You’ve probably heard a lot of buzz about the Enterovirus D68 on the news. Babies, children, teens, especially those with asthma, are more likely to become infected but anyone can get it. The good news is there are things you can do to lower your risk of becoming sick with EV-D68 .
What exactly is enterovirus D68 (EV-D68)?
Enterovirus D68, pronounced “enter-o-vy-rus” is one of a family of 100 enteroviruses that causes respiratory and other symptoms that can be mild to severe. Mild symptoms include: runny nose, sneezing, and coughing, fever, and body aches. Severe symptoms include: wheezing and trouble breathing.
How do people get this virus?
The virus is found in an infected person’s mucous, saliva and/or sputum (secretions from the lungs). EV-D68 likely spreads when an infected person sneezes or coughs close to a non-infected person. The virus can also be spread by touching contaminated objects or surfaces.
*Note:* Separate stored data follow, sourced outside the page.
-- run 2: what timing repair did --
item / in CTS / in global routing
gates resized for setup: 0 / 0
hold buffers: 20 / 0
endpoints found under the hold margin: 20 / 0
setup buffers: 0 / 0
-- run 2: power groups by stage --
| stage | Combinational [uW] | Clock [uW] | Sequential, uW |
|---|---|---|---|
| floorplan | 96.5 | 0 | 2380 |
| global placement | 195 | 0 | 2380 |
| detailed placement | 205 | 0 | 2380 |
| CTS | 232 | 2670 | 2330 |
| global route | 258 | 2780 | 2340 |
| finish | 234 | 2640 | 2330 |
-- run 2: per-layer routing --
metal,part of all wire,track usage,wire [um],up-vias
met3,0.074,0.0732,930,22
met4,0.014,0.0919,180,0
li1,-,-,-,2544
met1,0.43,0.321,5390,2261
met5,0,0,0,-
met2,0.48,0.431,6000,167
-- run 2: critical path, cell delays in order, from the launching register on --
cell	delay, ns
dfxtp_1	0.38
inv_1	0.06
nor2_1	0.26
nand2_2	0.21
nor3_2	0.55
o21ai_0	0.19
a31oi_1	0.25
[src/shared/gpe_pkg.sv]
`default_nettype none
package gpe_pkg;
    // i/o offsets relative to the power-management base
    localparam logic [15:0] OFS_EVENT0_STATUS = 16'h0028;
    localparam logic [15:0] OFS_EVENT0_WAKE_ENABLE = 16'h002A;
    localparam logic [15:0] OFS_INPUT_EVENT_STATUS = 16'h002C;
    // reset values
    localparam logic [15:0] ENABLE_RESET = 16'h0000;
    localparam logic [15:0] STATUS_RESET = 16'h0000;
    localparam logic [15:0] EVENT0_STATUS_RESET = 16'h0000;
    // writable enable bits: 11, 8, 7, 6, 5, 3, 2, 0
    localparam logic [15:0] ENABLE_WRITABLE = 16'h09ED;
    // bits cleared by each well reset
    localparam logic [15:0] RESUME_WELL_MASK = 16'h08FF;
    localparam logic [15:0] CLOCK_WELL_MASK = 16'hFF00;
    // enable field positions
    localparam int BIT_PM_WAKE_EN = 11;
    localparam int BIT_RING_EN = 8;
    localparam int BIT_MGMT_BUS_EN = 7;
    localparam int BIT_WDOG_SCI_EN = 6;
    localparam int BIT_CODEC_EN = 5;
    localparam int BIT_USB_EN = 3;
    localparam int BIT_THERM_POL = 2;
    localparam int BIT_THERM_EN = 0;
    // locally held event-0 status positions
    localparam int STS_RING = 8;
    localparam int STS_CODEC = 5;
    localparam int STS_THERMAL = 0;
    localparam int GPI_COUNT = 16;
    localparam logic [15:0] GPI_IMPL_DEFAULT = 16'hFFFF;
    // sleep state encoding on the sleep-state input
    localparam logic [2:0] SLEEP_S0 = 3'h0;
    localparam logic [2:0] SLEEP_S5 = 3'h5;
    // per-input routing field
    typedef enum logic [1:0] {ROUTE_NONE, ROUTE_SMI, ROUTE_SCI, ROUTE_RSVD} gpe_route_t;
endpackage : gpe_pkg
`default_nettype wire

[src/shared/gpe_if.sv]
`timescale 1ns/1ps
`default_nettype none
interface gpe_if;
    logic [15:0] wdata;
    logic enable_wr;
    logic status_w1c;
    logic [15:0] gpi_active;
    logic [15:0] enable_q;
    logic [15:0] status_q;
    modport ctrl (output wdata, output enable_wr, output status_w1c, output gpi_active,
                  input enable_q, input status_q);
    modport enables (input wdata, input enable_wr, output enable_q);
    modport status (input wdata, input status_w1c, input gpi_active, output status_q);
endinterface : gpe_if
`default_nettype wire

[src/rtl/gpe_enable_reg.sv]
`timescale 1ns/1ps
`default_nettype none
module gpe_enable_reg (
    input wire logic clk,
    input wire logic rst,
    input wire logic resume_rst,
    input wire logic clock_rst,
    input wire logic override_clr,
    gpe_if.enables bus
);
    logic [15:0] enable_d;

    // clears take priority over a same-cycle write; reserved bits never store
    always_comb begin
        enable_d = bus.enable_q;
        if (bus.enable_wr) begin
            enable_d = bus.wdata & gpe_pkg::ENABLE_WRITABLE;
        end
        if (resume_rst) begin
            enable_d = enable_d & ~gpe_pkg::RESUME_WELL_MASK;
        end
        if (clock_rst) begin
            enable_d = enable_d & ~gpe_pkg::CLOCK_WELL_MASK;
        end
        if (override_clr) begin
            enable_d = gpe_pkg::ENABLE_RESET;
        end
    end

    always_ff @(posedge clk or posedge rst) begin
        if (rst) begin
            bus.enable_q <= gpe_pkg::ENABLE_RESET;
        end else begin
            bus.enable_q <= enable_d;
        end
    end
endmodule : gpe_enable_reg
`default_nettype wire

[src/rtl/gpe_event_gate.sv]
`timescale 1ns/1ps
`default_nettype none
module gpe_event_gate #(
    parameter logic [15:0] GPI_IMPL = gpe_pkg::GPI_IMPL_DEFAULT
) (
    input wire logic CLOCK,
    input wire logic SYS_RST,
    input wire logic RESUME_WELL_RESET,
    input wire logic CLOCK_WELL_RESET,
    input wire logic POWER_BUTTON_OVERRIDE,
    input wire logic [15:0] POWER_MGMT_IO_BASE,
    input wire logic [15:0] IO_ADDR,
    input wire logic IO_WR,
    input wire logic IO_RD,
    input wire logic [15:0] IO_WDATA,
    output logic [15:0] IO_RDATA,
    output logic IO_RDATA_VALID,
    input wire logic [2:0] SLEEP_STATE,
    input wire logic S5_BY_OVERRIDE,
    input wire logic ACPI_MODE,
    input wire logic POWER_MGMT_WAKE_STATUS,
    input wire logic RING_INDICATE_INPUT_N,
    input wire logic MGMT_BUS_WAKE_REQ,
    input wire logic WATCHDOG_SCI_STATUS,
    input wire logic [1:0] CODEC_SDATA_IN,
    input wire logic CODEC_BITCLK_IDLE,
    input wire logic CODEC_INT_FLAG,
    input wire logic USB_WAKE_STATUS,
    input wire logic THERMAL_ALERT_INPUT,
    input wire logic [15:0] GPI_PIN,
    input wire logic [15:0] GPI_IS_INPUT,
    input wire logic [15:0] INPUT_INVERT_SELECT,
    input wire logic [15:0] GENERAL_INPUT_EVENT_ENABLE,
    input wire logic [31:0] INPUT_EVENT_ROUTING,
    output logic WAKE_EVENT,
    output logic SCI_REQ,
    output logic SYSTEM_MGMT_INTERRUPT
);
    gpe_if gbus ();

    logic [15:0] ev0_status_q;
    logic [15:0] ev0_status_d;
    logic ring_in_q;
    logic thermal_active;
    logic sleeping;
    logic pme_wake_ok;
    logic gpi_smi;
    logic gpi_sci;
    logic wake_d;
    logic sci_d;
    logic smi_d;
    logic [15:0] gpi_pending;

    // address match against the relocatable power-management base
    function automatic logic hit(input logic [15:0] addr, input logic [15:0] base, input logic [15:0] ofs);
        hit = (addr == 16'(base + ofs)); // base near the top of i/o space wraps, carry dropped on purpose
    endfunction : hit

    assign gbus.wdata = IO_WDATA;
    assign gbus.enable_wr = IO_WR && hit(IO_ADDR, POWER_MGMT_IO_BASE, gpe_pkg::OFS_EVENT0_WAKE_ENABLE);
    assign gbus.status_w1c = IO_WR && hit(IO_ADDR, POWER_MGMT_IO_BASE, gpe_pkg::OFS_INPUT_EVENT_STATUS);

    // per-pin active level: low by default, high when inverted
    for (genvar i = 0; i < gpe_pkg::GPI_COUNT; i++) begin : g_gpi
        assign gbus.gpi_active[i] = GPI_IS_INPUT[i] && (INPUT_INVERT_SELECT[i] ? GPI_PIN[i] : !GPI_PIN[i]);
    end

    gpe_enable_reg u_enable (
        .clk(CLOCK),
        .rst(SYS_RST),
        .resume_rst(RESUME_WELL_RESET),
        .clock_rst(CLOCK_WELL_RESET),
        .override_clr(POWER_BUTTON_OVERRIDE),
        .bus(gbus)
    );

    gpe_input_status #(
        .GPI_IMPL(GPI_IMPL)
    ) u_status (
        .clk(CLOCK),
        .rst(SYS_RST),
        .resume_rst(RESUME_WELL_RESET),
        .bus(gbus)
    );

    // thermal polarity select decides which pin level counts as active
    assign thermal_active = gbus.enable_q[gpe_pkg::BIT_THERM_POL] ? THERMAL_ALERT_INPUT
                                                                  : !THERMAL_ALERT_INPUT;

    // previous ring level, for the falling-edge detect
    always_ff @(posedge CLOCK or posedge SYS_RST) begin
        if (SYS_RST) begin
            ring_in_q <= 1'b1;
        end else begin
            ring_in_q <= RING_INDICATE_INPUT_N;
        end
    end

    // locally held event-0 status: set wins over a same-cycle write-one clear
    always_comb begin
        ev0_status_d = ev0_status_q;
        if (IO_WR && hit(IO_ADDR, POWER_MGMT_IO_BASE, gpe_pkg::OFS_EVENT0_STATUS)) begin
            ev0_status_d[gpe_pkg::STS_RING] = ev0_status_q[gpe_pkg::STS_RING] && !IO_WDATA[gpe_pkg::STS_RING];
            ev0_status_d[gpe_pkg::STS_CODEC] = ev0_status_q[gpe_pkg::STS_CODEC] && !IO_WDATA[gpe_pkg::STS_CODEC];
            ev0_status_d[gpe_pkg::STS_THERMAL] = ev0_status_q[gpe_pkg::STS_THERMAL]
                                                 && !IO_WDATA[gpe_pkg::STS_THERMAL];
        end
        if (ring_in_q && !RING_INDICATE_INPUT_N) begin
            ev0_status_d[gpe_pkg::STS_RING] = 1'b1;
        end
        if (((|CODEC_SDATA_IN) && CODEC_BITCLK_IDLE) || CODEC_INT_FLAG) begin
            ev0_status_d[gpe_pkg::STS_CODEC] = 1'b1;
        end
        // resume reset clears thermal only; ring and codec survive well resets
        if (RESUME_WELL_RESET) begin
            ev0_status_d[gpe_pkg::STS_THERMAL] = 1'b0;
        end
        if (thermal_active) begin
            ev0_status_d[gpe_pkg::STS_THERMAL] = 1'b1;
        end
    end

    // of the resets, only SYS_RST (full power loss of the backed well) clears ring and codec status; a write-one clear also clears them
    always_ff @(posedge CLOCK or posedge SYS_RST) begin
        if (SYS_RST) begin
            ev0_status_q <= gpe_pkg::EVENT0_STATUS_RESET;
        end else begin
            ev0_status_q <= ev0_status_d;
        end
    end

    // general input routing, one 2-bit field per input
    always_comb begin
        gpi_smi = 1'b0;
        gpi_sci = 1'b0;
        gpi_pending = gbus.status_q & GENERAL_INPUT_EVENT_ENABLE;
        for (int i = 0; i < gpe_pkg::GPI_COUNT; i++) begin
            if (gpi_pending[i]) begin
                unique case (gpe_pkg::gpe_route_t'(INPUT_EVENT_ROUTING[2*i +: 2]))
                    gpe_pkg::ROUTE_SMI: gpi_smi = 1'b1;
                    gpe_pkg::ROUTE_SCI: gpi_sci = 1'b1;
                    gpe_pkg::ROUTE_NONE, gpe_pkg::ROUTE_RSVD: ;
                endcase
            end
        end
    end

    assign sleeping = (SLEEP_STATE != gpe_pkg::SLEEP_S0);
    // from S5 the power-management wake counts only if S5 came from a software sleep entry
    assign pme_wake_ok = !((SLEEP_STATE == gpe_pkg::SLEEP_S5) && S5_BY_OVERRIDE);

    // wake gating: each source needs its status and its enable
    always_comb begin
        wake_d = 1'b0;
        if (sleeping) begin
            wake_d = (POWER_MGMT_WAKE_STATUS && gbus.enable_q[gpe_pkg::BIT_PM_WAKE_EN] && pme_wake_ok)
                  || (ev0_status_q[gpe_pkg::STS_RING] && gbus.enable_q[gpe_pkg::BIT_RING_EN])
                  || (MGMT_BUS_WAKE_REQ && gbus.enable_q[gpe_pkg::BIT_MGMT_BUS_EN])
                  || (ev0_status_q[gpe_pkg::STS_CODEC] && gbus.enable_q[gpe_pkg::BIT_CODEC_EN])
                  || (USB_WAKE_STATUS && gbus.enable_q[gpe_pkg::BIT_USB_EN])
                  || (gpi_pending != 16'h0000);
        end
    end

    // working-state interrupts; thermal goes to SCI under ACPI, else to SMI
    always_comb begin
        sci_d = 1'b0;
        smi_d = 1'b0;
        if (!sleeping) begin
            sci_d = (POWER_MGMT_WAKE_STATUS && gbus.enable_q[gpe_pkg::BIT_PM_WAKE_EN])
                 || (WATCHDOG_SCI_STATUS && gbus.enable_q[gpe_pkg::BIT_WDOG_SCI_EN])
                 || (ev0_status_q[gpe_pkg::STS_THERMAL] && gbus.enable_q[gpe_pkg::BIT_THERM_EN] && ACPI_MODE)
                 || gpi_sci;
            smi_d = (ev0_status_q[gpe_pkg::STS_THERMAL] && gbus.enable_q[gpe_pkg::BIT_THERM_EN] && !ACPI_MODE)
                 || gpi_smi;
        end
    end

    // event outputs registered so the ports come straight from flops
    always_ff @(posedge CLOCK or posedge SYS_RST) begin
        if (SYS_RST) begin
            WAKE_EVENT <= 1'b0;
            SCI_REQ <= 1'b0;
            SYSTEM_MGMT_INTERRUPT <= 1'b0;
        end else begin
            WAKE_EVENT <= wake_d;
            SCI_REQ <= sci_d;
            SYSTEM_MGMT_INTERRUPT <= smi_d;
        end
    end

    // read port: one cycle latency, unmapped addresses return zero
    always_ff @(posedge CLOCK or posedge SYS_RST) begin
        if (SYS_RST) begin
            IO_RDATA <= 16'h0000;
            IO_RDATA_VALID <= 1'b0;
        end else begin
            IO_RDATA_VALID <= IO_RD;
            if (!IO_RD) begin
                IO_RDATA <= 16'h0000;
            end else if (hit(IO_ADDR, POWER_MGMT_IO_BASE, gpe_pkg::OFS_EVENT0_WAKE_ENABLE)) begin
                IO_RDATA <= gbus.enable_q;
            end else if (hit(IO_ADDR, POWER_MGMT_IO_BASE, gpe_pkg::OFS_INPUT_EVENT_STATUS)) begin
                IO_RDATA <= gbus.status_q;
            end else if (hit(IO_ADDR, POWER_MGMT_IO_BASE, gpe_pkg::OFS_EVENT0_STATUS)) begin
                IO_RDATA <= ev0_status_q;
            end else begin
                IO_RDATA <= 16'h0000;
            end
        end
    end
endmodule : gpe_event_gate
`default_nettype wire

[src/rtl/gpe_input_status.sv]
`timescale 1ns/1ps
`default_nettype none
module gpe_input_status #(
    parameter logic [15:0] GPI_IMPL = gpe_pkg::GPI_IMPL_DEFAULT
) (
    input wire logic clk,
    input wire logic rst,
    input wire logic resume_rst,
    gpe_if.status bus
);
    logic [15:0] status_d;

    // set wins over clear; a w1c on a still-active input leaves the bit set
    always_comb begin
        status_d = bus.status_q;
        if (bus.status_w1c) begin
            status_d = status_d & ~(bus.wdata & ~bus.gpi_active);
        end
        status_d = (status_d | bus.gpi_active) & GPI_IMPL;
        if (resume_rst) begin
            status_d = gpe_pkg::STATUS_RESET;
        end
    end

    always_ff @(posedge clk or posedge rst) begin
        if (rst) begin
            bus.status_q <= gpe_pkg::STATUS_RESET;
        end else begin
            bus.status_q <= status_d;
        end
    end
endmodule : gpe_input_status
`default_nettype wire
How can a person tell if they have enterovirus D68?
The only way a person can tell for sure if they have EV-D68 is by seeing health care provider and getting a special test. Most people do not need a test unless they have been exposed to an infected person.
Can enterovirus D68 be prevented?
There are ways to lower a person’s risk for getting infected with the EV-D68 virus (as well as many other illnesses that are spread from person to person).
- Avoid being around people who are sick-don’t kiss, hug or share cups or silverware with anyone who is ill.
- Avoid shaking hands with others.
- Wash your hands often with soap and water for at least 20 seconds.
- Use hand sanitizer when you can’t wash your hands.
- Cover your mouth and nose when you sneeze or cough.
- Wash your hands before touching your nose, mouth, or eyes.
- Clean surfaces with a disinfectant when anyone in your family is sick.
If you have asthma, you should also:
- Take your medicine to control your breathing
- Follow your asthma action plan.
- Get a flu shot.
- If your symptoms get worse or they don’t go away, call your health care provider right away.